This is a collection of Python scripts designed to process public data from polls conducted by both public and private institutions, helping you better understand societies worldwide.
All the data in this collection is microdata, meaning it is disaggregated to the individual level and includes many associated variables. This type of data can help understand potential causes and effects related to demographics, living conditions, the impact of public policies, voter behavior, and much more.
A lot of this data comes in difficult-to-use formats, like fixed-width files in txt, or proprietary formats like SPSS or Stata, and is spread across multiple files for different years. This makes it hard to compile and identify trends. Plus, the data would be much more useful if it were enriched with additional datasets, such as census data, which can be hard to locate and prepare.
These scripts were created to address many of these issues by automating tasks, which saves a lot of time and prepares the data for analysis to solve complex and interesting questions, such as:
- Which product and services categories have seen increased consumption among the wealthy in the past five years?
- What’s the probability of someone voting for X party given their age, gender, region, education level, and economic status?
The author, Victoriano Izquierdo, founder of Graphext (the best tool for exploratory data analysis), is originally from Spain, so most of the initial data is about this country. But this repo more than welcome contributions from other countries and geographies, please feel free to submit your pull requests.

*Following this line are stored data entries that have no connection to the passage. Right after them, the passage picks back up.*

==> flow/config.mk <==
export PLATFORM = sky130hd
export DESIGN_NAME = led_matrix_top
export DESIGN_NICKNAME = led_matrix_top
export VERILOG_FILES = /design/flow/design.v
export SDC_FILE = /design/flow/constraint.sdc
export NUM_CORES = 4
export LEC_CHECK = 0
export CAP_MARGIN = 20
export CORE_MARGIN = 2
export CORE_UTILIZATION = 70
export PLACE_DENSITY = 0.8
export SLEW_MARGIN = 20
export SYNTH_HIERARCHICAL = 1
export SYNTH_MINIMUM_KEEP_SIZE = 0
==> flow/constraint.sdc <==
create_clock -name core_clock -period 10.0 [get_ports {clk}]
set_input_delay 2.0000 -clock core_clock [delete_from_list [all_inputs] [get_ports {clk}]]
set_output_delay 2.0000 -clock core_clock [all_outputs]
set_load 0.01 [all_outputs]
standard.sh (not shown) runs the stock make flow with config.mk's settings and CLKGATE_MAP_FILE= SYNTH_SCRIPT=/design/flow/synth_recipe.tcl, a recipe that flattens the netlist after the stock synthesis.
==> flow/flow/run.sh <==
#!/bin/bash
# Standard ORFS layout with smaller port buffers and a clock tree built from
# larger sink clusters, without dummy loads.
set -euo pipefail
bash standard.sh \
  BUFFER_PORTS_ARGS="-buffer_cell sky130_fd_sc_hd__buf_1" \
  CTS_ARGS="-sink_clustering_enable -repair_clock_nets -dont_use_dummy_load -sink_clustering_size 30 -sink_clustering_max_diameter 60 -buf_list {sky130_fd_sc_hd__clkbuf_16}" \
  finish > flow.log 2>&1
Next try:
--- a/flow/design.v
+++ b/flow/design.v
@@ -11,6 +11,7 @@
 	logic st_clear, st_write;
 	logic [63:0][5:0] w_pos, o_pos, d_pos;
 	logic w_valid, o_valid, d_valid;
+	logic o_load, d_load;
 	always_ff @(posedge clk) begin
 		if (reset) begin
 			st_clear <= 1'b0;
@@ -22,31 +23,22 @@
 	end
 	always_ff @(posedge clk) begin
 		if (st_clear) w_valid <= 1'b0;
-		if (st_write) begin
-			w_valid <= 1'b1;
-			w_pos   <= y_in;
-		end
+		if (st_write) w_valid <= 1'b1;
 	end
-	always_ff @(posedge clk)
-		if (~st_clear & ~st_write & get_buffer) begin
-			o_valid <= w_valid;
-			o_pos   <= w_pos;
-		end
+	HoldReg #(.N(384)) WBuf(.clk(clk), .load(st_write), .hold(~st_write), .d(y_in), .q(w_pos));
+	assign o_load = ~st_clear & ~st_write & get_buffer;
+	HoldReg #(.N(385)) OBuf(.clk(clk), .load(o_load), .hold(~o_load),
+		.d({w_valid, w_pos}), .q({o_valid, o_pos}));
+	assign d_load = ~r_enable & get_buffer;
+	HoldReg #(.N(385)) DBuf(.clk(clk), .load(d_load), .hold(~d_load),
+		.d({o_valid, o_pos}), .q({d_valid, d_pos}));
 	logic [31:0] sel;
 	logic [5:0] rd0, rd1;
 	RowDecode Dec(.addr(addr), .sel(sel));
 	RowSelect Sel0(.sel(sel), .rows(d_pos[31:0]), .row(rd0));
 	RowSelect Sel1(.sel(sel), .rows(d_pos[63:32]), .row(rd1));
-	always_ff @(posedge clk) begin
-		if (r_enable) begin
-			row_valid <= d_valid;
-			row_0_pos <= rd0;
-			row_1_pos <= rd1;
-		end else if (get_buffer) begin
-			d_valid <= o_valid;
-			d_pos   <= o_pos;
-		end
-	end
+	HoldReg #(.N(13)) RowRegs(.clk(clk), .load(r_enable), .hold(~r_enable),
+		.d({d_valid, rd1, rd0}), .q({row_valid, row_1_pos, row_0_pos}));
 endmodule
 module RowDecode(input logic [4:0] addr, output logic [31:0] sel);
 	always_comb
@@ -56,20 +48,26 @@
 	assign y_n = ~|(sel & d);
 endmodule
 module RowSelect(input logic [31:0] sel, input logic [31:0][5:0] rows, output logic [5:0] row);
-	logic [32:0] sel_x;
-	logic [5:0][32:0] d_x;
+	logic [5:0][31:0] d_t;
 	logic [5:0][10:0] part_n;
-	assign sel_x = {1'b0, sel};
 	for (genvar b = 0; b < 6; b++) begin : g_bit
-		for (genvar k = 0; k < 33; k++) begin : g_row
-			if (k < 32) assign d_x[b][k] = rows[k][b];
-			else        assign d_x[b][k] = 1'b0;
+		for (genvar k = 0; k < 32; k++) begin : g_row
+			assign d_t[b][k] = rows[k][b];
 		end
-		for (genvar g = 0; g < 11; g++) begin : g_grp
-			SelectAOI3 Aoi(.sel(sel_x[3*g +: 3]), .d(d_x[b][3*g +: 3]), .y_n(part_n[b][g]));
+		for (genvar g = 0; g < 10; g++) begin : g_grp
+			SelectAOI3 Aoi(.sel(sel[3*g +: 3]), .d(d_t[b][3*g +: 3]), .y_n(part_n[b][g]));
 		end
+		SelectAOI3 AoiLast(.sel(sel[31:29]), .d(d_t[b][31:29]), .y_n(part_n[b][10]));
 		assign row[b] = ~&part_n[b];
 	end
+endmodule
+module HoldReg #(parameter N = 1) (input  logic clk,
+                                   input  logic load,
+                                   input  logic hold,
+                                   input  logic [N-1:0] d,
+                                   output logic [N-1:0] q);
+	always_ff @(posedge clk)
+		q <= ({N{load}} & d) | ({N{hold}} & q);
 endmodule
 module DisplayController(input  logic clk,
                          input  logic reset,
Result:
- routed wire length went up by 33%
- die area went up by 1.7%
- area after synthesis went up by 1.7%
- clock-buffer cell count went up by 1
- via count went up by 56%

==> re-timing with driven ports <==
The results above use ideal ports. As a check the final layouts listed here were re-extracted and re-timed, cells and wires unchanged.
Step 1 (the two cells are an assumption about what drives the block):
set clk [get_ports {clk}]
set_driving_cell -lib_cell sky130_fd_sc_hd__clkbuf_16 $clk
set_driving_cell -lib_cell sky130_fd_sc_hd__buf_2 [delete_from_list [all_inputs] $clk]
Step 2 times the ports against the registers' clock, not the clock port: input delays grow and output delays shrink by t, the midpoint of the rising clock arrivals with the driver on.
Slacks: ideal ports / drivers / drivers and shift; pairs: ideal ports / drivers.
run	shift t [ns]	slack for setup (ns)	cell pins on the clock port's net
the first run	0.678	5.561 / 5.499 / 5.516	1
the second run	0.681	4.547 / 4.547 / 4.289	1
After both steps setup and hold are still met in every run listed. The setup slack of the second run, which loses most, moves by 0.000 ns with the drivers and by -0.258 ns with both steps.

I respect that many people, especially in academia, prefer not to share these kinds of scripts because they see it as an advantage over their peers. Fortunately, there are also many others who are passionate about sharing and collaborating to uncover new, fascinating insights that can inspire the development of better policies for everyone.
Data | Description | Remarks |
---|---|---|
Barometro_CIS | Periodic survey on public opinion in Spain | Automatic donwload of all barómetros since 2013 and merging of SPSS files into a CSV or Parquet format |
Encuesta_de_Presupuestos_Familiares_INE | Annual household budget survey | Automatic downloading of all surveys since 2016 until the present, merging the SPSS into CSVs and Parquet and scrip to convert for 2023 fixed width file into CSV enriched with labels |
Microdatos Elecciones Generales al Parlamento | Pending | Pending |